[src/rtl/mpu_bus_pkg.sv]
package mpu_bus_pkg;

  // Which half of a byte the next nibble-mode transfer carries.
  typedef enum logic {
    PH_HI = 1'b0,
    PH_LO = 1'b1
  } nib_phase_e;

endpackage

[src/rtl/mpu_bus_sync.sv]
module mpu_bus_sync #(
  parameter int STAGES = 2
) (
  input  logic clk,
  input  logic rst_n,
  input  logic async_i,
  output logic level_o,
  output logic rise_o,
  output logic fall_o
);

  logic [STAGES-1:0] stg_q;
  logic [STAGES-1:0] stg_d;
  logic              dly_q;

  generate
    if (STAGES == 1) begin : g_one
      assign stg_d = async_i;
    end else begin : g_many
      assign stg_d = {stg_q[STAGES-2:0], async_i};
    end
  endgenerate

  always_ff @(posedge clk or negedge rst_n) begin
    if (!rst_n) begin
      stg_q <= '0;
      dly_q <= 1'b0;
    end else begin
      stg_q <= stg_d;
      dly_q <= stg_q[STAGES-1];
    end
  end

  assign level_o = stg_q[STAGES-1];
  assign rise_o  = stg_q[STAGES-1] & ~dly_q;
  assign fall_o  = ~stg_q[STAGES-1] & dly_q;

endmodule

[src/rtl/mpu_bus_phase.sv]
module mpu_bus_phase
  import mpu_bus_pkg::*;
(
  input  logic       clk,
  input  logic       rst_n,
  input  logic       nibble_mode_i,
  input  logic       adv_i,
  output nib_phase_e phase_o
);

  logic       mode_q;
  nib_phase_e phase_q;
  nib_phase_e phase_d;

  always_comb begin
    phase_d = phase_q;
    if (nibble_mode_i != mode_q) begin
      phase_d = PH_HI;
    end else if (adv_i && nibble_mode_i) begin
      phase_d = (phase_q == PH_HI) ? PH_LO : PH_HI;
    end
  end

  always_ff @(posedge clk or negedge rst_n) begin
    if (!rst_n) begin
      mode_q  <= 1'b0;
      phase_q <= PH_HI;
    end else begin
      mode_q  <= nibble_mode_i;
      phase_q <= phase_d;
    end
  end

  assign phase_o = phase_q;

endmodule

[src/rtl/mpu_bus_rd_path.sv]
module mpu_bus_rd_path #(
  parameter int DW = 8
) (
  input  logic          clk,
  input  logic          rst_n,
  input  logic          start_i,
  input  logic          stop_i,
  input  logic          nibble_i,
  input  logic          lo_i,
  input  logic [DW-1:0] src_i,
  output logic [DW-1:0] bus_d_o,
  output logic          oe_o
);

  localparam int NW = DW / 2;

  logic [DW-1:0] hold_q, hold_d;
  logic [DW-1:0] dout_q, dout_d;
  logic          oe_q, oe_d;

  always_comb begin
    hold_d = hold_q;
    dout_d = dout_q;
    oe_d   = oe_q;
    if (stop_i) begin
      oe_d = 1'b0;
    end
    if (start_i) begin
      oe_d = 1'b1;
      if (nibble_i && lo_i) begin
        dout_d = {hold_q[NW-1:0], {NW{1'b0}}};
      end else begin
        hold_d = src_i;
        dout_d = nibble_i ? {src_i[DW-1 -: NW], {NW{1'b0}}} : src_i;
      end
    end
  end

  always_ff @(posedge clk or negedge rst_n) begin
    if (!rst_n) begin
      hold_q <= '0;
      dout_q <= '0;
      oe_q   <= 1'b0;
    end else begin
      hold_q <= hold_d;
      dout_q <= dout_d;
      oe_q   <= oe_d;
    end
  end

  assign bus_d_o = dout_q;
  assign oe_o    = oe_q;

endmodule

[src/rtl/mpu_bus_slave.sv]
module mpu_bus_slave
  import mpu_bus_pkg::*;
#(
  parameter int DW          = 8,
  parameter int SYNC_STAGES = 2
) (
  input  logic          clk,
  input  logic          rst_n,
  input  logic          nibble_mode_i,
  input  logic          bus_rs_i,
  input  logic          bus_rw_i,
  input  logic          bus_en_i,
  input  logic [DW-1:0] bus_d_i,
  output logic [DW-1:0] bus_d_o,
  output logic          bus_d_oe_o,
  input  logic          busy_i,
  input  logic [DW-2:0] addr_cnt_i,
  input  logic [DW-1:0] rd_data_i,
  output logic          wr_ir_stb_o,
  output logic          wr_dr_stb_o,
  output logic [DW-1:0] wr_byte_o,
  output logic          rd_dr_stb_o
);

  localparam int NW = DW / 2;

  logic       en_level, en_rise, en_fall;
  logic       rs_q, rw_q;
  nib_phase_e phase;
  logic       lo_phase;
  logic       xfer_last;
  logic       wr_take;
  logic       phase_adv;

  logic [NW-1:0] hi_q;
  logic [DW-1:0] byte_next;
  logic [DW-1:0] byte_q;
  logic          ir_stb_d, dr_stb_d, rd_stb_d;
  logic          ir_stb_q, dr_stb_q, rd_stb_q;
  logic [DW-1:0] rd_src;

  mpu_bus_sync #(.STAGES(SYNC_STAGES)) i_en_sync (
    .clk     (clk),
    .rst_n   (rst_n),
    .async_i (bus_en_i),
    .level_o (en_level),
    .rise_o  (en_rise),
    .fall_o  (en_fall)
  );

  // Select and direction are held for the whole transfer once enable rises.
  always_ff @(posedge clk or negedge rst_n) begin
    if (!rst_n) begin
      rs_q <= 1'b0;
      rw_q <= 1'b0;
    end else if (en_rise) begin
      rs_q <= bus_rs_i;
      rw_q <= bus_rw_i;
    end
  end

  assign lo_phase  = (phase == PH_LO);
  assign xfer_last = ~nibble_mode_i | lo_phase;
  assign wr_take   = en_fall & ~rw_q & ~busy_i;
  assign phase_adv = en_fall & (rw_q | ~busy_i);

  mpu_bus_phase i_phase (
    .clk           (clk),
    .rst_n         (rst_n),
    .nibble_mode_i (nibble_mode_i),
    .adv_i         (phase_adv),
    .phase_o       (phase)
  );

  // Write assembly
  assign byte_next = nibble_mode_i ? {hi_q, bus_d_i[DW-1 -: NW]} : bus_d_i;

  always_comb begin
    ir_stb_d = wr_take & xfer_last & ~rs_q;
    dr_stb_d = wr_take & xfer_last &  rs_q;
    rd_stb_d = en_fall & rw_q & rs_q & xfer_last;
  end

  always_ff @(posedge clk or negedge rst_n) begin
    if (!rst_n) begin
      hi_q <= '0;
    end else if (wr_take && nibble_mode_i && !lo_phase) begin
      hi_q <= bus_d_i[DW-1 -: NW];
    end
  end

  always_ff @(posedge clk or negedge rst_n) begin
    if (!rst_n) begin
      byte_q <= '0;
    end else if (wr_take && xfer_last) begin
      byte_q <= byte_next;
    end
  end

  always_ff @(posedge clk or negedge rst_n) begin
    if (!rst_n) begin
      ir_stb_q <= 1'b0;
      dr_stb_q <= 1'b0;
      rd_stb_q <= 1'b0;
    end else begin
      ir_stb_q <= ir_stb_d;
      dr_stb_q <= dr_stb_d;
      rd_stb_q <= rd_stb_d;
    end
  end

  // Read source: status word or data byte
  assign rd_src = bus_rs_i ? rd_data_i : {busy_i, addr_cnt_i};

  mpu_bus_rd_path #(.DW(DW)) i_rd_path (
    .clk      (clk),
    .rst_n    (rst_n),
    .start_i  (en_rise & bus_rw_i),
    .stop_i   (en_fall),
    .nibble_i (nibble_mode_i),
    .lo_i     (lo_phase),
    .src_i    (rd_src),
    .bus_d_o  (bus_d_o),
    .oe_o     (bus_d_oe_o)
  );

  assign wr_ir_stb_o = ir_stb_q;
  assign wr_dr_stb_o = dr_stb_q;
  assign wr_byte_o   = byte_q;
  assign rd_dr_stb_o = rd_stb_q;

  logic unused_level;
  assign unused_level = en_level;

endmodule

[config.mk]
export PLATFORM = sky130hd
export DESIGN_NAME = mpu_bus_slave
export DESIGN_NICKNAME = d
export VERILOG_FILES = /design/src/rtl/mpu_bus_pkg.sv /design/src/rtl/mpu_bus_sync.sv /design/src/rtl/mpu_bus_phase.sv /design/src/rtl/mpu_bus_rd_path.sv /design/src/rtl/mpu_bus_slave.sv
export SDC_FILE = /design/constraint.sdc
export NUM_CORES = 1
export LEC_CHECK = 0
export BUFFER_PORTS_ARGS = -buffer_cell sky130_fd_sc_hd__buf_2
export CAP_MARGIN = 0
export CELL_PAD_IN_SITES_DETAIL_PLACEMENT = 0
export CELL_PAD_IN_SITES_GLOBAL_PLACEMENT = 1
export CORE_UTILIZATION = 39
export DETAILED_ROUTE_END_ITERATION = 16
export PLACE_DENSITY_LB_ADDON = 0.08
export SYNTH_ARGS = -nofsm -noshare
export SYNTH_HDL_FRONTEND = slang
export SYNTH_SLANG_ARGS = --single-unit
[constraint.sdc]
create_clock -name clk -period 1.91 [get_ports clk]
set_clock_uncertainty 0.1 [all_clocks]
set_input_delay 0.191 -clock clk [delete_from_list [all_inputs] [get_ports clk]]
set_output_delay 0.191 -clock clk [all_outputs]
set_load 0.1 [all_outputs]
==> out/qor.txt, run 1 <==
Share of post-route cells with drive strength above 1: 0.446
DR pass1 iterations: 4
Via count: 1148
Syn_area_per_cell: 12.2 sq um
Cells after Synth: 130
Initial DRC count: 53
Placed cells: 222
Startpoint Class: register
Die W: 65.9 microns
Crit Path Max Fanout: 6
CP Capture Point: hi_q[2]
Drt drc: 0
R2R depth: 3
Die Area: 4340 sq um
Total global routing overflow: 0
Port bufs: 49
Pwr per Cell Area: 1320 nW/um^2
Final wirelength: 3.18 mm
Placeable Area: 3800 sq um
Reg-to-reg critical path startpoint: i_en_sync.stg_q[1]
Critical path startpoint: i_en_sync.stg_q[1]
Antenna diode count: 0
Slew Limit Fails: 0
Critical path capture point type: register
First-pass GRT wire length: 5.26 mm
DP HPWL: 2.31 mm
Vias in the first global route: 1216
CTS tree: done
Placed inst area: 1860 sq um
Syn Nets: 160
Number of gates resized after cts: 0
Reg clk slew, reported paths: 0.06 ns
Worst slew margin: 0.485
Setup TNS: 0 ns
Final setup violation count: 0
DIE HEIGHT: 65.9 microns
Peak VDD IR: 0.00102 V
# IOs: 50
Max cap viols: 0
DRT met1 WL: 1.41 mm
TritonCTS buffer count: 5
CP Data Required Time: 1.98 ns
Gr usage total: 0.165
Static leakage: 0.00102 uW
Seq/Total Area, Yosys: 0.550
R2R Setup Slk: 0.41 ns
Post-Layout Cell Count: 232
Area grow syn2layout: 24.5%
Bufs on Longest Clock Path: 2
Worst skew pair latency: 0.28 ns
Worst setup path category: register to register
Synth Cell Area: 1590 sq um
# Post-CTS Setup Buffers: 0
Wire length on met2: 1.55 mm
Fin nets: 213
Top Metal Used: met4
Avg WL per Cell: 13.7 microns
Synth area leader: dfrtp_1
Measured slew at the worst slew-check pin: 0.773 ns
Tcrit/Tclk final: 0.787
Initial antenna violation count: 0
Post-synthesis cell type count: 26
Post-route cell area: 1980 sq um
Top cells by area, synth: dfrtp_1 (55%), mux2_2 (9.2%), mux2_4 (7.5%)
Hold-fix buffers at CTS: 2
FMAX: 665 MHz
ANT nets after route: 0
Reg2reg end: hi_q[2]
Hold Crit Class: primary input to register
Final Wtd Congestion: 0.771
Initial core utilization: 0.419
RSZ-0062 raised after global routing: no
Yosys warnings: 0
# H-tree levels: 2
# rows: 22
DR WL met3: 192 microns
Synthesized flop and latch total: 35
Vias per cell: 4.95
CTS sink count: 35
Area fraction of the dominant cell type after synthesis: 0.550
CTS root buffer: clkbuf_8
Fin. Hold Viols: 0
CP Data Arrival Time: 1.57 ns
Status: finished, final reports clean
Final Critical Period: 1.50 ns
Largest net degree at the start of global routing: 36
## where the power goes
group          switching (uW)  total [uW]  leakage (uW)  internal (uW)
clock network             245         574     0.0000515            329
registers                79.0         965      0.000432            886
logic                     837        1080      0.000536            247
## layer usage
| layer | up-vias | track usage |
|---|---|---|
| li1 | 557 | - |
| met1 | 549 | 0.185 |
| met2 | 38 | 0.286 |
| met3 | 4 | 0.0586 |
| met4 | 0 | 0.0571 |
| met5 | - | 0 |
## cells in the mapped netlist
cell      instances
buf_2             1
nor2b_1           5
and2_2            1
mux2_2           13
mux2_4            8
and2b_1           1
buf_6             3
dfrtp_1          35
nor2b_4           1
nand4b_1          1
nor3_1            1
o211ai_1          1
mux2i_1           4
inv_1             1
nor2_1            5
a211oi_1          4
o21ai_0           8
o31ai_1           4
a21oi_1           8
nand2b_1          2
nand3_1           2
and3b_1           1
clkbuf_1          3
nand3b_4          1
nand2_1          15
nand3b_1          1
## state kept, by name, summed over array words and instances (netlist names)
| signal | count |
|---|---|
| i_phase.phase_o | 1 |
| rd_dr_stb_o | 1 |
| wr_ir_stb_o | 1 |
| i_rd_path.bus_d_o | 8 |
| i_rd_path.hold_q | 4 |
| wr_byte_o | 8 |
| i_rd_path.oe_o | 1 |
| i_en_sync.dly_q | 1 |
| rs_q | 1 |
| rw_q | 1 |
| wr_dr_stb_o | 1 |
| hi_q | 4 |
| i_en_sync.stg_q | 2 |
| i_phase.mode_q | 1 |
## cell usage in the layout (no fill, tap or decap), types with 2 or more instances in the layout
cell,netlist,final
mux2_4,8,8
nand2b_1,2,2
dfrtp_1,35,35
a211oi_1,4,4
buf_2,1,49
nor2_1,5,5
buf_4,0,2
nor2b_1,5,5
o21ai_0,8,8
clkbuf_8,0,7
mux2_2,13,13
nand3_1,2,2
a21oi_1,8,8
o31ai_1,4,4
dlygate4sd3_1,0,2
nand2_1,15,15
mux2i_1,4,4
## area by class of cell
| cell class | instances | area (sq um) |
|---|---|---|
| clock buffer | 8 | 100 |
| fill | 350 | 1820 |
| inverter | 1 | 3.75 |
| multi-input combinational | 87 | 662 |
| sequential | 35 | 876 |
| tap | 48 | 60.1 |
| timing repair buffer | 53 | 280 |
## worst max-delay path: stages, from the launching register on
cell	delay [ns]
dfrtp_1	0.42
and2b_1	0.29
nand3_1	0.24
mux2_2	0.34
## how the worst min path moves through the flow
stage,start,end,slack (ns),cells after the start
floorplan,rst_n,hi_q[0],-0.20,0
finish,nibble_mode_i,i_phase.mode_q,0.02,1
detailed placement,bus_en_i,i_en_sync.stg_q[0],0.20,1
global placement,rst_n,i_rd_path.bus_d_o[4],0.20,1
global route,nibble_mode_i,i_phase.mode_q,0.01,1
CTS,nibble_mode_i,i_phase.mode_q,0.009,1
## through the flow
step | hold slack, ns | total power [uW] | utilization | setup slack (ns)
3_5_place_dp | 0.200 | 2070 | 0.490 | 0.403
6_report | 0.0172 | 2620 | 0.522 | 0.406
2_1_floorplan | -0.205 | 1870 | - | 0.525
3_3_place_gp | 0.200 | 2050 | 0.490 | 0.426
5_1_grt | 0.0136 | 2740 | 0.522 | 0.297
4_1_cts | 0.00868 | 2650 | 0.522 | 0.391
## logic make-up after synthesis
family | synth area share
AOI/OAI and AO/OA | 0.0928
DFF | 0.550
and+or+nand+nor | 0.131
muxes | 0.193
buffers and inverters | 0.0338
(Power assumes the default switching activity.)
==> run 2: changes to the inputs <==
--- a/config.mk
+++ b/config.mk
@@ -5,11 +5,12 @@
 export SDC_FILE = /design/constraint.sdc
 export NUM_CORES = 1
 export LEC_CHECK = 0
+export ABC_AREA = 1
 export BUFFER_PORTS_ARGS = -buffer_cell sky130_fd_sc_hd__buf_2
 export CAP_MARGIN = 0
 export CELL_PAD_IN_SITES_DETAIL_PLACEMENT = 0
 export CELL_PAD_IN_SITES_GLOBAL_PLACEMENT = 1
-export CORE_UTILIZATION = 39
+export CORE_UTILIZATION = 32
 export DETAILED_ROUTE_END_ITERATION = 16
 export PLACE_DENSITY_LB_ADDON = 0.08
 export SYNTH_ARGS = -nofsm -noshare
==> constraint.sdc (replaced) <==
create_clock -name clk -period 1.23 [get_ports clk]
set_clock_uncertainty 0.1 [all_clocks]
set_input_delay 0.123 -clock clk [delete_from_list [all_inputs] [get_ports clk]]
set_output_delay 0.123 -clock clk [all_outputs]
set_load 0.1 [all_outputs]
==> run 2 against run 1 <==
Against the previous run:
- the run now ends with negative setup slack left
- synthesized area increased by 2.3%
- first-iteration DRC count grew 74%
- non-clock buffer count grew 17
- fmax rose by 22%
- worst setup slack lost 0.41 ns
- global-route usage decreased by 0.62 points
- via count is 32% higher
- final cell count grew 52%
- core utilization increased by 2.5 points
- routed wire length rose by 21%
- die area up 24%
- design area rose by 33%
==> out/qor.txt, run 2 <==
Status: finished, violations left (was finished, final reports clean)
Failing checks: negative setup slack
Area fraction of the dominant cell type after synthesis: 0.538 (was 0.550)
Vias per cell: 4.31 (was 4.95)
TritonCTS buffer count: 5 (unchanged)
CTS sink count: 35 (unchanged)
Startpoint Class: register (unchanged)
DIE HEIGHT: 73.3 microns (was 65.9 microns)
ANT nets after route: 0 (unchanged)
Syn_area_per_cell: 7.75 sq um (was 12.2 sq um)
Via count: 1518 (was 1148)
Fin nets: 314 (was 213)
Crit Path Max Fanout: 6 (unchanged)
GRT busiest layer: met2 (unchanged)
Drt drc: 0 (unchanged)
CP Data Required Time: 1.34 ns (was 1.98 ns)
Yosys warnings: 0 (unchanged)
Synth Cell Area: 1630 sq um (was 1590 sq um)
CP Data Arrival Time: 1.35 ns (was 1.57 ns)
Antenna diode count: 0 (unchanged)
GR met2 Demand/Resource: 0.266 (was 0.286)
# H-tree levels: 2 (unchanged)
Worst setup margin: -0.00253 ns (was 0.406 ns)
First-pass GRT wire length: 6.42 mm (was 5.26 mm)
Synth area leader: dfrtp_1 (unchanged)
PnR Total Power: 4300 uW (was 2620 uW)
Cells after Synth: 210 (was 130)
Initial DRC count: 92 (was 53)
Final Critical Period: 1.23 ns (was 1.50 ns)
Most frequent cell after synthesis: nand2_1 (was dfrtp_1)
Measured slew at the worst slew-check pin: 0.370 ns (was 0.773 ns)
Commonest cells post-synth: nand2_1 (109), dfrtp_1 (35), nand3_1 (23), inv_1 (11), nor2_1 (8) (was dfrtp_1 (35), nand2_1 (15), mux2_2 (13))
Hold path cells: 3 (was 1)
Worst slew margin: 0.754 (was 0.485)
R2R depth: 6 (was 3)
Top cells by area, synth: dfrtp_1 (54%), nand2_1 (25%), nand3_1 (7.1%) (was dfrtp_1 (55%), mux2_2 (9.2%), mux2_4 (7.5%))
Place WS: -0.0483 ns (was 0.403 ns)
# IOs: 50 (unchanged)
Initial antenna violation count: 0 (unchanged)
Die W: 73.3 microns (was 65.9 microns)
Vias in the first global route: 1459 (was 1216)
Final Wtd Congestion: 0.760 (was 0.771)
Final wirelength: 3.86 mm (was 3.18 mm)
Pwr per Cell Area: 1630 nW/um^2 (was 1320 nW/um^2)
Met1 Usage GRT: 0.197 (was 0.185)
Peak VDD IR: 0.000707 V (was 0.00102 V)
Top FF cell, synth: dfrtp_1 (unchanged)
Reg area: 898 sq um (was 876 sq um)
Static leakage: 0.00137 uW (was 0.00102 uW)
Placeable Area: 4820 sq um (was 3800 sq um)
Seq/Total Area, Yosys: 0.538 (was 0.550)
RSZ-0062 raised after global routing: yes (was no)
Hold_sp: bus_d_i[6] (was nibble_mode_i)
Avg WL per Cell: 11.0 microns (was 13.7 microns)
Share of post-route cells with drive strength above 1: 0.425 (was 0.446)
Tcrit/Tclk final: 1.00 (was 0.787)
Worst Hold Slack: 0.0120 ns (was 0.0172 ns)
FMAX: 811 MHz (was 665 MHz)
Post-synthesis cell type count: 17 (was 26)
DR pass1 iterations: 4 (unchanged)
# rows: 25 (was 22)
Number of synthesized flops with an enable pin: 0 (unchanged)
Commonest non-fill, non-tap cell in the layout: nand2_1 (was buf_2)
Reg2reg end: i_rd_path.bus_d_o[5] (was hi_q[2])
Port bufs: 49 (unchanged)
DP HPWL: 3.00 mm (was 2.31 mm)
R2R Setup Slk: -0.003 ns (was 0.41 ns)
Leading cell types in the layout, fill and taps excluded: nand2_1 (103), buf_2 (29), buf_12 (22) (was buf_2 (49), dfrtp_1 (35), nand2_1 (15))
Die Area: 5380 sq um (was 4340 sq um)
Hold Crit Class: primary input to register (unchanged)
Synthesized flop and latch total: 35 (unchanged)
Reg clk slew, reported paths: 0.07 ns (was 0.06 ns)
Worst setup path category: register to register (unchanged)
Worst skew pair latency: 0.28 ns (about the same)
Total global routing overflow: 0 (unchanged)
Gr usage total: 0.158 (was 0.165)
Reg-to-reg critical path startpoint: i_en_sync.dly_q (was i_en_sync.stg_q[1])
Area of the multi-input gates: 733 sq um (was 662 sq um)
Slew Limit Fails: 0 (unchanged)
WHS Endpoint: hi_q[2] (was i_phase.mode_q)
Largest net degree at the start of global routing: 22 (was 36)
Syn Nets: 240 (was 160)
CTS root buffer: clkbuf_8 (unchanged)
Initial core utilization: 0.338 (was 0.419)
Setup TNS: -0.00274 ns (was 0 ns)
Bufs on Longest Clock Path: 2 (unchanged)
Met3 Track Usage GR: 0.0412 (was 0.0586)
Async SR Flop Fraction: 1.00 (unchanged)
Fin. Hold Viols: 0 (unchanged)
Max cap viols: 0 (unchanged)
Layout fillers: 445 (was 350)
CTS tree: done (unchanged)
Area grow syn2layout: 61.7% (was 24.5%)
Critical path capture point type: register (unchanged)
Final setup violation count: 2 (was 0)
-- run 2: cell count changes after synthesis, sizes merged, moves of 2 or more --
cell and change:
nand3 +22, nor2b -6, mux2i -4, inv +17, nand2b -2, nor2 +6
o31ai -4, clkbuf -3, o21ai -3, nand3b -2, a211oi -4, mux2 -21
nand2 +96, a21oi -8
-- run 2: routing by layer --
metal  routed length, microns  vias up
li1                         -      795
met1                     1720      678
met2                     1880       39
met3                      192        6
met4                       60        0
met5                        0        -
-- run 2: logic make-up (layout without fill, tap and decap cells) --
| logic type | count (synthesis) | count (layout) | synth area share |
|---|---|---|---|
| AOI/OAI and AO/OA | 6 | 6 | 0.0200 |
| buffers and inverters | 22 | 96 | 0.0553 |
| DFF | 35 | 35 | 0.538 |
| and+or+nand+nor | 147 | 148 | 0.387 |
-- run 2: cell type report --
cell class              count  share of cell area
clock buffers               8              0.0380
multi-input cells         154               0.279
inverters                  18              0.0266
well taps                  67              0.0318
repair buffers             70               0.284
flip-flops and latches     35               0.341
-- run 2: how the worst max path moves through the flow --
stage                       start              endpoint  slack (ns)  cells after the start
3_5_place_dp   i_en_sync.stg_q[1]               hi_q[0]       -0.05                      6
4_1_cts                      rw_q          wr_byte_o[1]       0.004                      7
2_1_floorplan  i_en_sync.stg_q[1]          wr_byte_o[2]        0.04                      6
3_3_place_gp   i_en_sync.stg_q[1]          wr_byte_o[1]       -0.01                      6
5_1_grt        i_en_sync.stg_q[1]          wr_byte_o[6]       -0.08                      7
6_report          i_en_sync.dly_q  i_rd_path.bus_d_o[5]      -0.003                      6
-- run 2: stage by stage --
| step | area (sq um) | utilization | std cells |
|---|---|---|---|
| global placement | 2380 | 0.494 | 337 |
| finish | 2630 | 0.546 | 352 |
| detailed placement | 2380 | 0.494 | 337 |
| global route | 2630 | 0.546 | 352 |
| floorplan | 1650 | - | 210 |
| CTS | 2560 | 0.531 | 351 |
-- run 2: worst max-delay path, stage by stage (launching register included) --
cell and delay (ns):
dfrtp_1 0.43, inv_2 0.08, nand3_2 0.15, buf_4 0.19, inv_2 0.06, nand3_1 0.09, nand2_1 0.06
-- run 2: report_power, final --
part	total (uW)	leakage (uW)	internal [uW]	switching (uW)
Sequential	1550	0.000420	1370	184
Combinational	1850	0.000901	664	1190
Clock	895	0.0000515	511	384
-- run 2: what timing repair did --
item | 4_1_cts | 5_1_grt
pin swaps | 2 | 7
endpoints found under the hold margin | 37 | 0
endpoints found under the setup margin | 12 | 26
buffers inserted | 2 | 1
hold buffers | 3 | 0
gates resized for setup | 4 | 19
cloned | 1 | 0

####

### WORK TO COMPLETE
All lines above between those holding "assign level_o = stg_q[STAGES-1];" and "dout_q <= '0;", inclusive, must be set down unchanged, and no other line may be included.

### OUTPUT OF THE TASK
  assign level_o = stg_q[STAGES-1];
  assign rise_o  = stg_q[STAGES-1] & ~dly_q;
  assign fall_o  = ~stg_q[STAGES-1] & dly_q;

endmodule

[src/rtl/mpu_bus_phase.sv]
module mpu_bus_phase
  import mpu_bus_pkg::*;
(
  input  logic       clk,
  input  logic       rst_n,
  input  logic       nibble_mode_i,
  input  logic       adv_i,
  output nib_phase_e phase_o
);

  logic       mode_q;
  nib_phase_e phase_q;
  nib_phase_e phase_d;

  always_comb begin
    phase_d = phase_q;
    if (nibble_mode_i != mode_q) begin
      phase_d = PH_HI;
    end else if (adv_i && nibble_mode_i) begin
      phase_d = (phase_q == PH_HI) ? PH_LO : PH_HI;
    end
  end

  always_ff @(posedge clk or negedge rst_n) begin
    if (!rst_n) begin
      mode_q  <= 1'b0;
      phase_q <= PH_HI;
    end else begin
      mode_q  <= nibble_mode_i;
      phase_q <= phase_d;
    end
  end

  assign phase_o = phase_q;

endmodule

[src/rtl/mpu_bus_rd_path.sv]
module mpu_bus_rd_path #(
  parameter int DW = 8
) (
  input  logic          clk,
  input  logic          rst_n,
  input  logic          start_i,
  input  logic          stop_i,
  input  logic          nibble_i,
  input  logic          lo_i,
  input  logic [DW-1:0] src_i,
  output logic [DW-1:0] bus_d_o,
  output logic          oe_o
);

  localparam int NW = DW / 2;

  logic [DW-1:0] hold_q, hold_d;
  logic [DW-1:0] dout_q, dout_d;
  logic          oe_q, oe_d;

  always_comb begin
    hold_d = hold_q;
    dout_d = dout_q;
    oe_d   = oe_q;
    if (stop_i) begin
      oe_d = 1'b0;
    end
    if (start_i) begin
      oe_d = 1'b1;
      if (nibble_i && lo_i) begin
        dout_d = {hold_q[NW-1:0], {NW{1'b0}}};
      end else begin
        hold_d = src_i;
        dout_d = nibble_i ? {src_i[DW-1 -: NW], {NW{1'b0}}} : src_i;
      end
    end
  end

  always_ff @(posedge clk or negedge rst_n) begin
    if (!rst_n) begin
      hold_q <= '0;
      dout_q <= '0;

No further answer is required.